DNA fragmentation assay

Detection of DNA fragmentation as indicator of apoptosis was performed by the in Situ Cell Death Detection Kit (TUNEL Kit, Roche Applied Science, Manheim, Germany) [19]. MCF-7 cells were grown on silanized slides until 40% confluence. Then, the cells were treated for 12 h with 28 μM EP in DMSO, and 50 μM TMX, DMSO, and untreated cells as positive, vehicle and negative controls, respectively. At the end of the exposure, cells were washed five times with phosphate saline buffer (PBS) and fixed 20 min with 2% p-formaldehyde at 4 °C. After washing them five times with PBS, apoptosis was determined following manufacturer’s instructions, adding 4’,6-diamidino-2-phenylindole (DAPI) to stain the nuclei and using a technical negative control with a slide to which no terminal deoxynucleotidyl transferase (TdT) was added. Images were visualized with an Olympus BX 51 fluorescence microscope provided with a U-MWU2 Olympus filter.

Cell cycle analysis by flow cytometry

This protocol was performed by adapting the report of Riccardi and Nicoletti [28]. For this, 20 × 104 cells were seeded in cell culture flasks and incubated for 24 h, after which they were treated for 48 h with 28 μM EP, 1.3 μM TMX, DMSO, and untreated cells were used as positive, vehicle, and negative controls, respectively. Cells were then trypsinized, aliquoted into flow cytometry tubes (1 × 106 cells/tube) and centrifuged 5 min at 240g.
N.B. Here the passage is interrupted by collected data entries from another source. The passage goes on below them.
## config.mk

```make
export PLATFORM = sky130hd
export DESIGN_NAME = sirv_pwm_irq_gateway
export DESIGN_NICKNAME = d
export VERILOG_FILES = /design/src/rtl/sirv_pwm_irq_gateway.sv
export SDC_FILE = /design/constraint.sdc
export NUM_CORES = 1
export LEC_CHECK = 0
export CAP_MARGIN = 20
export CORE_ASPECT_RATIO = 0.7
export CORE_MARGIN = 5
export CORE_UTILIZATION = 42
export DETAILED_ROUTE_END_ITERATION = 16
export PLACE_DENSITY = 0.93
export SKIP_LAST_GASP = 1
export SYNTH_ARGS = -nofsm -noshare
export SYNTH_HDL_FRONTEND = slang
export SYNTH_SLANG_ARGS = --single-unit
```

## constraint.sdc

```tcl
create_clock -name clk -period 2.9 [get_ports clk]
set_clock_uncertainty 0.15 [all_clocks]
set_input_delay 0.58 -clock clk [delete_from_list [all_inputs] [get_ports clk]]
set_output_delay 0.58 -clock clk [all_outputs]
set_load 0.02 [all_outputs]
```

## src/rtl/sirv_pwm_irq_gateway.sv

```systemverilog
// Interrupt gateway for the PWM8 interrupt bus: per-source sync, level/edge capture,
// pending/in-flight/deferred tracking, and a claim/complete register port on ICB.
module sirv_pwm_irq_gateway #(
  parameter int NSRC        = 4,
  parameter int SYNC_STAGES = 2
) (
  input  logic            clk,
  input  logic            rst_n,
  input  logic [NSRC-1:0] io_interrupts,
  input  logic            i_icb_cmd_valid,
  output logic            i_icb_cmd_ready,
  input  logic [31:0]     i_icb_cmd_addr,
  input  logic            i_icb_cmd_read,
  input  logic [31:0]     i_icb_cmd_wdata,
  output logic            i_icb_rsp_valid,
  input  logic            i_icb_rsp_ready,
  output logic [31:0]     i_icb_rsp_rdata,
  output logic            irq_o
);

  localparam logic [1:0] REG_ENABLE  = 2'd0;
  localparam logic [1:0] REG_EDGE    = 2'd1;
  localparam logic [1:0] REG_PENDING = 2'd2;
  localparam logic [1:0] REG_CLAIM   = 2'd3;

  // ---------------------------------------------------------------------------
  // Source synchronisation and request generation
  // ---------------------------------------------------------------------------
  logic [NSRC-1:0] s;
  logic [NSRC-1:0] s_d;
  logic [NSRC-1:0] req;

  generate
    if (SYNC_STAGES == 0) begin : g_nosync
      assign s = io_interrupts;
    end else begin : g_sync
      logic [NSRC-1:0] sync_q [SYNC_STAGES];

      always_ff @(posedge clk or negedge rst_n) begin
        if (!rst_n) begin
          for (int k = 0; k < SYNC_STAGES; k++) begin
            sync_q[k] <= '0;
          end
        end else begin
          sync_q[0] <= io_interrupts;
          for (int k = 1; k < SYNC_STAGES; k++) begin
            sync_q[k] <= sync_q[k-1];
          end
        end
      end

      assign s = sync_q[SYNC_STAGES-1];
    end
  endgenerate

  always_ff @(posedge clk or negedge rst_n) begin
    if (!rst_n) begin
      s_d <= '0;
    end else begin
      s_d <= s;
    end
  end

  // ---------------------------------------------------------------------------
  // Registers and per-source gateway state
  // ---------------------------------------------------------------------------
  logic [NSRC-1:0] enable_q;
  logic [NSRC-1:0] edge_q;
  logic [NSRC-1:0] pending_q;
  logic [NSRC-1:0] inflight_q;
  logic [NSRC-1:0] deferred_q;

  logic [NSRC-1:0] pending_n;
  logic [NSRC-1:0] inflight_n;
  logic [NSRC-1:0] deferred_n;

  // Edge mode uses the current synchronised sample against its one-cycle-old copy,
  // so rising detection costs no latency beyond the synchroniser itself.
  assign req = (edge_q & s & ~s_d) | (~edge_q & s);

  // ---------------------------------------------------------------------------
  // ICB command decode
  // Handshake: a command transfers on the cycle where cmd_valid & cmd_ready;
  // a response transfers on the cycle where rsp_valid & rsp_ready. rsp_valid
  // and rsp_rdata are held unchanged until that response transfer happens.
  // ---------------------------------------------------------------------------
  logic       cmd_fire;
  logic       rd_fire;
  logic       wr_fire;
  logic [1:0] reg_sel;
  logic       claim_cmd;
  logic       comp_cmd;
  logic [3:0] comp_id;

  assign i_icb_cmd_ready = ~i_icb_rsp_valid | i_icb_rsp_ready;
  assign cmd_fire        = i_icb_cmd_valid & i_icb_cmd_ready;
  assign rd_fire         = cmd_fire & i_icb_cmd_read;
  assign wr_fire         = cmd_fire & ~i_icb_cmd_read;
  assign reg_sel         = i_icb_cmd_addr[3:2];
  assign claim_cmd       = rd_fire & (reg_sel == REG_CLAIM);
  assign comp_cmd        = wr_fire & (reg_sel == REG_CLAIM);
  assign comp_id         = i_icb_cmd_wdata[3:0];

  // Only addr[3:2] and the low write-data bits carry meaning.
  logic unused_bits;
  assign unused_bits = ^{i_icb_cmd_addr, i_icb_cmd_wdata};

  // ---------------------------------------------------------------------------
  // Claim arbitration: lowest-index pending & enabled source wins
  // ---------------------------------------------------------------------------
  logic [NSRC-1:0] claimable;
  logic [3:0]      claim_id;
  logic [NSRC-1:0] claim_hit;
  logic [NSRC-1:0] comp_hit;

  assign claimable = pending_q & enable_q;

  always_comb begin
    claim_id = 4'd0;
    for (int i = NSRC - 1; i >= 0; i--) begin
      if (claimable[i]) begin
        claim_id = 4'(i + 1);
      end
    end
  end

  always_comb begin
    claim_hit = '0;
    comp_hit  = '0;
    for (int i = 0; i < NSRC; i++) begin
      claim_hit[i] = claim_cmd & (claim_id == 4'(i + 1));
      comp_hit[i]  = comp_cmd & (comp_id == 4'(i + 1)) & inflight_q[i];
    end
  end

  // ---------------------------------------------------------------------------
  // Gateway next-state
  // ---------------------------------------------------------------------------
  always_comb begin
    pending_n  = pending_q;
    inflight_n = inflight_q;
    deferred_n = deferred_q;
    for (int i = 0; i < NSRC; i++) begin
      if (claim_hit[i]) begin
        pending_n[i]  = 1'b0;
        inflight_n[i] = 1'b1;
      end
      if (comp_hit[i]) begin
        inflight_n[i] = 1'b0;
        if (deferred_q[i]) begin
          pending_n[i]  = 1'b1;
          deferred_n[i] = req[i] & edge_q[i];
        end else if (req[i] & edge_q[i]) begin
          // An edge landing on the completion cycle would otherwise be stranded.
          pending_n[i] = 1'b1;
        end
      end else if (req[i] & ~pending_q[i] & ~inflight_q[i]) begin
        pending_n[i] = 1'b1;
      end else if (req[i] & edge_q[i]) begin
        deferred_n[i] = 1'b1;
      end
    end
  end

  always_ff @(posedge clk or negedge rst_n) begin
    if (!rst_n) begin
      enable_q   <= '0;
      edge_q     <= '0;
      pending_q  <= '0;
      inflight_q <= '0;
      deferred_q <= '0;
    end else begin
      pending_q  <= pending_n;
      inflight_q <= inflight_n;
      deferred_q <= deferred_n;
      if (wr_fire && reg_sel == REG_ENABLE) begin
        enable_q <= i_icb_cmd_wdata[NSRC-1:0];
      end
      if (wr_fire && reg_sel == REG_EDGE) begin
        edge_q <= i_icb_cmd_wdata[NSRC-1:0];
      end
    end
  end

  // ---------------------------------------------------------------------------
  // Read data mux and registered response
  // ---------------------------------------------------------------------------
  logic [31:0] rd_mux;

  always_comb begin
    rd_mux = 32'd0;
    case (reg_sel)
      REG_ENABLE:  rd_mux[NSRC-1:0] = enable_q;
      REG_EDGE:    rd_mux[NSRC-1:0] = edge_q;
      REG_PENDING: rd_mux[NSRC-1:0] = pending_q;
      default:     rd_mux[3:0]      = claim_id;
    endcase
  end

  always_ff @(posedge clk or negedge rst_n) begin
    if (!rst_n) begin
      i_icb_rsp_valid <= 1'b0;
      i_icb_rsp_rdata <= 32'd0;
    end else begin
      if (cmd_fire) begin
        i_icb_rsp_valid <= 1'b1;
        i_icb_rsp_rdata <= i_icb_cmd_read ? rd_mux : 32'd0;
      end else if (i_icb_rsp_ready) begin
        i_icb_rsp_valid <= 1'b0;
      end
    end
  end

  always_ff @(posedge clk or negedge rst_n) begin
    if (!rst_n) begin
      irq_o <= 1'b0;
    end else begin
      irq_o <= |claimable;
    end
  end

endmodule

```

==> results of run 1 <==
-- logic make-up (layout without fill, tap and decap cells) --
logic type,Yosys count,in the layout,share of synthesized area (%)
other cells,1,28,0.190
mux,11,11,6.10
flops,38,38,48.3
compound gates,32,32,11.4
buf+inv,35,40,12.4
simple gates,74,74,21.7
-- worst max-delay path by stage --
stage / startpoint / endpoint
5_1_grt: i_icb_rsp_ready / i_icb_cmd_ready
3_5_place_dp: i_icb_rsp_ready / i_icb_cmd_ready
6_report: i_icb_rsp_ready / i_icb_cmd_ready
4_1_cts: i_icb_rsp_ready / i_icb_cmd_ready
3_3_place_gp: i_icb_rsp_ready / i_icb_cmd_ready
2_1_floorplan: i_icb_cmd_addr[3] / pending_q[2]
-- metrics by stage --
stage	total power, W	setup slack [ns]
floorplan	0.000997	0.888
detailed placement	0.00112	0.301
finish	0.00157	0.297
CTS	0.00158	0.292
global route	0.00166	0.248
global placement	0.00110	0.326
-- cell type report --
cell class / count / area, um2 / area share (%)
well taps: 55 / 68.8 / 3.02
multi-input cells: 145 / 876 / 38.4
repair buffers: 27 / 250 / 11.0
clock inverters: 3 / 45.0 / 1.98
clock buffers: 5 / 68.8 / 3.02
flip-flops and latches: 38 / 951 / 41.7
inverters: 5 / 18.8 / 0.824
-- Yosys cell counts (3+ instances only) --
| master | n | share of area, % |
|---|---|---|
| dfrtp_1 | 38 | 48 |
| buf_4 | 30 | 11 |
| nand2_1 | 24 | 4.6 |
| nor2_1 | 13 | 2.5 |
| a21oi_1 | 10 | 2.5 |
| mux2_2 | 8 | 4.6 |
| nand3_1 | 8 | 2.0 |
| inv_1 | 5 | 0.95 |
| nand2b_1 | 4 | 1.3 |
| o41ai_1 | 4 | 1.8 |
| a22o_1 | 3 | 1.3 |
| mux2i_1 | 3 | 1.5 |
| nor2b_1 | 3 | 0.95 |
| o21ai_0 | 3 | 0.76 |
-- power by group through the flow --
stage	clock, W	sequential [W]	combinational, W
after floorplan	0	0.000743	0.000254
after global placement	0	0.000747	0.000349
after detailed placement	0	0.000755	0.000363
after CTS	0.000464	0.000747	0.000368
after global routing	0.000485	0.000765	0.000410
final	0.000454	0.000752	0.000369
-- per-layer routing --
metal  part of all wire (%)  GRT usage [%]  wire (um)
met1                     44           19.6       1820
met2                     45           20.4       1870
met3                    9.7           4.57        407
met4                    1.9           6.48         81
met5                      0              0          0
-- flip-flops by register name, indices dropped and copies added, names as in the netlist --
name / cells
inflight_q: 4
pending_q: 4
edge_q: 4
g_sync.sync_q: 4
s_d: 4
i_icb_rsp_valid: 1
i_icb_rsp_rdata: 4
deferred_q: 4
enable_q: 4
irq_o: 1
s: 4
-- worst max-delay path, cell delays in order --
cell	delay, ns
clkdlybuf4s50_1	0.45
nor2b_4	0.22
inv_1	0.08
clkdlybuf4s50_1	0.55
==> summary.txt, run 1 <==
Outcome
  – Status: finished clean

Worst setup path
  – RR Startpoint: i_icb_rsp_valid
  – CP Capture Type: primary output
  – Critical Path Fanout Max: 6
  – Reg-to-Reg End: pending_q[2]
  – Worst reg2reg path depth: 6
  – CP arrival: 1.87 ns
  – Reg2Reg Setup Slack: 1.05 ns
  – Worst Setup Start Kind: input pin
  – CP required: 2.17 ns
  – Crit path kind: in -> out

Worst hold path
  – Hold path start: g_sync.sync_q[7]
  – Hold endpoint: s[3]
  – Hold Crit Depth: 0
  – Min-Delay Path Class: reg -> reg

GRT
  – Number of global-route vias before repair: 1373
  – First-pass GRT wire length: 6670 um
  – Largest net degree at the start of global routing: 39
  – Global-route usage over all layers: 14.2%
  – Initial antenna violation count: 0
  – GRT overflow: 0

Placed design
  – RePlAce Congestion: 0.875
  – Placement Cell Area: 2160 um2
  – Port Buffers: 21
  – HPWL Detailed: 3090 um
  – Dpl cells: 270

Power and ir drop
  – Sw frac: 33.1%
  – P_sw: 0.000521 W
  – Worst vdd ir: 0.276 mV
  – PD cells: 691 nW/um2
  – Leak Pwr: 0.984 nW
  – Combinational power share: 23.4%
  – Clk network pwr share: 28.8%
  – Flop pwr share: 47.7%
  – Internal: 0.00105 W

Synth
  – Synth Cell Area: 1970 um2
  – Yosys warns: 0
  – EDFF count, synth: 0
  – Synth Register Bits: 38
  – Post-synthesis area per instance: 10.3 um2
  – Cell variety after synth: 43
  – Ys flop type: dfrtp_1
  – FFs w/ async S/R, synth: 100%
  – Syn Inst Count: 191
  – Register area share after synthesis: 48.3%

Detailed routing
  – Post-route DRC: 0
  – Routed wire length: 4190 um
  – Initial drt markers: 134
  – Average vias per placed instance: 5.26
  – Pre-antenna DRT Iters: 4
  – Wire per inst: 15.1 um
  – Vias after detailed routing: 1462
  – ANT nets after route: 0

Finish
  – Layout cell share with drive strength beyond 1: 13.5%
  – Non-filler cells, final: 278
  – Synthesis-to-layout area growth: 15.7%
  – Layout fillers: 397
  – Most frequent cells in the layout: 38 x dfrtp_1, 28 x conb_1, 24 x nand2_1
  – Number of diodes: 0
  – Fin nets: 295
  – Most common cell after layout, fill and taps aside: dfrtp_1
  – Fin util: 51.4%
  – Layout Cell Area excl Fill: 2280 um2

STA
  – Setup TNS: 0 ns
  – Final Max Slew Viols: 0
  – Final setup viols: 0
  – Minimum clock period: 2.60 ns
  – Highest clock rate: 384 MHz
  – Fin crit share: 89.8%
  – Slew Limit Headroom: 44.3%
  – Worst slew pin tran: 0.836 ns
  – RSZ-0062 raised after global routing: false
  – Final Hold Fails: 0
  – Hold slack: 0.201 ns

Die
  – Die area: 6180 um2
  – # IOs: 108
  – Die width: 91.8 um
  – Core Rows: 20
  – Die H: 67.3 um
  – Core area: 4430 um2
  – Initial Utilization: 44.5%

CTS
  – CTS max path bufs: 2
  – CTS tree: done
  – Clk_lat worst skew: 0.30 ns
  – CTS H-tree lvls: 2
  – Post_cts resized: 0
  – Sink Count: 38
  – CTS Buf Count: 5
  – Cts hold-fix bufs: 0
  – Reg clk slew, reported paths: 0.08 ns
  – Clock root cell: clkbuf_8
  – Setup bufs post-CTS: 0

Job
  – Max Cap Viol: 0
Power figures use the tool's default switching activity.
==> run 2, diff against run 1 <==
--- a/config.mk
+++ b/config.mk
@@ -15,3 +15,4 @@
 export SYNTH_ARGS = -nofsm -noshare
 export SYNTH_HDL_FRONTEND = slang
 export SYNTH_SLANG_ARGS = --single-unit
+export TNS_END_PERCENT = 5
==> results of run 2 <==
No change in the layout: final DEF, timing and power equal those of run 1.
==> run 3, diff against run 2 <==
--- a/config.mk
+++ b/config.mk
@@ -9,6 +9,7 @@
 export CORE_ASPECT_RATIO = 0.7
 export CORE_MARGIN = 5
 export CORE_UTILIZATION = 42
+export CTS_CLUSTER_DIAMETER = 100
 export DETAILED_ROUTE_END_ITERATION = 16
 export PLACE_DENSITY = 0.93
 export SKIP_LAST_GASP = 1
==> constraint.sdc (replaced) <==
create_clock -name clk -period 2.9 [get_ports clk]
set_clock_uncertainty 0.15 [all_clocks]
set_input_delay 0.58 -clock clk [delete_from_list [all_inputs] [get_ports clk]]
set_output_delay 0.58 -clock clk [all_outputs]
set_load 0.005 [all_outputs]
==> summary.txt, run 3 (synthesis results as in run 1) <==
Outcome
  – Status: finished clean

Job
  – Max Cap Viol: 0 (unchanged)

STA
  – Fin crit share: 89.9% (+0.10 points)
  – Final setup viols: 0 (unchanged)
  – Worst slew pin tran: 0.810 ns (-0.0259 ns)
  – Highest clock rate: 384 MHz (-0.11%)
  – Setup TNS: 0 ns (unchanged)
  – RSZ-0062 raised after global routing: false
  – Final Hold Fails: 0 (unchanged)
  – Minimum clock period: 2.61 ns (+0.00296 ns)
  – Slew Limit Headroom: 46.0% (+1.7 points)
  – Final Max Slew Viols: 0 (unchanged)

Die
  – # IOs: 108 (unchanged)
  – Core area: 4430 um2 (unchanged)
  – Initial Utilization: 44.5% (unchanged)
  – Die area: 6180 um2 (unchanged)
  – Core Rows: 20 (unchanged)
  – Die width: 91.8 um (unchanged)
  – Die H: 67.3 um (unchanged)

Finish
  – Most common cell after layout, fill and taps aside: dfrtp_1
  – Layout cell share with drive strength beyond 1: 13.5% (unchanged)
  – Fin nets: 295 (unchanged)
  – Fin util: 52.1% (+0.65 points)
  – Synthesis-to-layout area growth: 17.2%
  – Number of diodes: 0 (unchanged)
  – Most frequent cells in the layout: 38 x dfrtp_1, 28 x conb_1, 24 x nand2_1
  – Non-filler cells, final: 278 (unchanged)

Placed design
  – HPWL Detailed: 3100 um (+0.20%)
  – Dpl cells: 270 (unchanged)
  – Port Buffers: 21 (unchanged)
  – RePlAce Congestion: 0.865 (-1.1%)

Worst setup path
  – RR Startpoint: enable_q[1]
  – Critical Path, Cell by Cell: clkdlybuf4s50_1, nor2b_4, inv_1, clkdlybuf4s50_1
  – CP Capture Type: primary output
  – CP dominant cell by count: clkdlybuf4s50_1
  – CP arrival: 1.88 ns (about the same)
  – Worst Setup Start Kind: input pin
  – Worst reg2reg path depth: 4 (-2)
  – Crit path launch: i_icb_rsp_ready
  – Critical-path top delay cell: clkdlybuf4s50_1
  – Reg-to-Reg End: i_icb_rsp_rdata[2]
  – Slowest stage delay, CP: 0.48 ns (-0.07 ns)
  – Critical Path Sink: i_icb_cmd_ready
  – CP required: 2.17 ns (about the same)
  – Critical Path Fanout Max: 6 (unchanged)
  – Crit path kind: in -> out
  – Reg2Reg Setup Slack: 1.08 ns (+0.03 ns)

CTS
  – Setup bufs post-CTS: 0 (unchanged)
  – Cts hold-fix bufs: 0 (unchanged)
  – CTS max path bufs: 2 (unchanged)
  – Clk_lat worst skew: 0.30 ns (about the same)
  – CTS H-tree lvls: 2 (unchanged)
  – Reg clk slew, reported paths: 0.07 ns (about the same)
  – CTS Buf Count: 5 (unchanged)
  – Clock root cell: clkbuf_8
  – CTS tree: done
  – Post_cts resized: 0 (unchanged)
  – Sink Count: 38 (unchanged)

Power and ir drop
  – Leak Pwr: 1.01 nW (+2.1%)
  – Worst vdd ir: 0.221 mV (-20%)
  – PD cells: 705 nW/um2 (+2.0%)

Detailed routing
  – Post-route DRC: 0 (unchanged)
  – Pre-antenna DRT Iters: 5 (+1)
  – Wire per inst: 14.6 um (-3.0%)
  – Routed wire length: 4060 um (-3.0%)
  – Vias after detailed routing: 1450 (-0.82%)
  – ANT nets after route: 0 (unchanged)
  – Average vias per placed instance: 5.22 (-0.82%)
  – Initial drt markers: 98 (-27%)

GRT
  – Largest net degree at the start of global routing: 39 (unchanged)
  – Global-route usage over all layers: 14.0% (-0.22 points)
  – First-pass GRT wire length: 6620 um (-0.72%)
  – Number of global-route vias before repair: 1400 (+2.0%)
  – Initial antenna violation count: 0 (unchanged)
  – GRT overflow: 0 (unchanged)

Worst hold path
  – Min-Delay Path Class: reg -> reg
-- run 3: changes by cell type in the layout (fill, tap and decap cells not counted) --
| cell | previous run | this run |
|---|---|---|
| clkbuf_8 | 5 | 6 |
| bufinv_16 | 1 | 2 |
| clkinvlp_4 | 2 | 0 |
-- run 3: area by class of cell --
| class | instances | area, um2 |
|---|---|---|
| fillers | 391 | 2120 |
| flip-flops and latches | 38 | 951 |
| multi-input cells | 145 | 876 |
| repair buffers | 27 | 250 |
| clock buffers | 6 | 82.6 |
| well taps | 55 | 68.8 |
| clock inverters | 2 | 60.1 |
| inverters | 5 | 18.8 |
-- run 3: report_power, final --
group          internal [W]  leakage [nW]  switching, W  total, W
Combinational      0.000163         0.502      0.000156  0.000319
Clock              0.000367        0.0714      0.000193  0.000560
Sequential         0.000634         0.432      0.000113  0.000747
-- run 3: how the worst min path moves through the flow --
stage,from,endpoint,slack (ns),cells past startpoint
4_1_cts,g_sync.sync_q[5],s[1],0.20,0
5_1_grt,g_sync.sync_q[7],s[3],0.21,0
3_5_place_dp,g_sync.sync_q[7],s[3],0.19,0
3_3_place_gp,g_sync.sync_q[7],s[3],0.18,0
6_report,g_sync.sync_q[5],s[1],0.20,0
2_1_floorplan,rst_n,deferred_q[0],0.13,0
-- run 3: critical path: cells and delay by family --
family	cells	cell delay [ns]
buffers and inverters	3	1.07
and+or+nand+nor	1	0.22
-- run 3: metrics by stage --
stage                     hold slack (ns)  area (um2)  worst slack [ns]  total power [W]
after floorplan                     0.134        2070             0.893         0.000950
after global placement              0.181        2160             0.334          0.00105
after detailed placement            0.186        2160             0.284          0.00107
after CTS                           0.203        2310             0.284          0.00163
after global routing                0.207        2310             0.247          0.00171
final                               0.199        2310             0.294          0.00163
-- run 3: routing by layer --
layer,GRT usage [%],routed length (um),vias up
li1,-,-,684
met1,18.0,1800,696
met2,20.6,1780,62
met3,4.68,400,8
met4,8.15,84,0
met5,0,0,-
==> RTL edit 1, RTL diff (config.mk and constraints of run 2) <==
Register the output `irq_o` once more; this adds one clock of latency there. The other outputs are not delayed to match.
--- a/src/rtl/sirv_pwm_irq_gateway.sv
+++ b/src/rtl/sirv_pwm_irq_gateway.sv
@@ -24,4 +24,6 @@
   localparam logic [1:0] REG_CLAIM   = 2'd3;
 
+  logic irq_s0;
+
   // ---------------------------------------------------------------------------
   // Source synchronisation and request generation
@@ -214,8 +216,12 @@
   always_ff @(posedge clk or negedge rst_n) begin
     if (!rst_n) begin
-      irq_o <= 1'b0;
-    end else begin
-      irq_o <= |claimable;
-    end
+      irq_s0 <= 1'b0;
+    end else begin
+      irq_s0 <= |claimable;
+    end
+  end
+
+  always_ff @(posedge clk) begin
+    irq_o <= irq_s0;
   end
 
Behaviour: not the same (a bounded check fails within 10 cycles, from zero or initial values and one cycle with rst_n low).
==> RTL edit 1 against run 2 <==
Sequential cell count rose by 1; highest routed layer unchanged; total power decreased by 5.9%; synthesized area grew 1.0%; largest power group unchanged; first-iteration DRC count is 8.2% lower; final area is 0.38% lower; routed wire length shrank 5.6%; setup slack improved by 22 ps; non-clock buffer count did not move; utilization down 2.9 points.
The pellet was resuspended into 500 μL PBS, and kept in ethanol at 4 °C until its analysis, at which time cells were centrifuged for 5 min at 240g, pellets were washed with 1 mL 10% p/v albumin in PBS, centrifuged for 5 min at 240g, and resuspended with 500 μL Krisham solution (1.12 mg/mL sodium citrate, 0.046 mg/mL propidium iodide, 0.01% v/v triton X-100 and 0.01 mg/mL RNAase A) for DNA staining. DNA fluorescence was detected with a flow cytometer [Coulter (R) Epics (R)]. For cell counting, a minimum of 3500 events were recorded for each treatment. Fluorescence intensity histograms versus event numbers were recorded.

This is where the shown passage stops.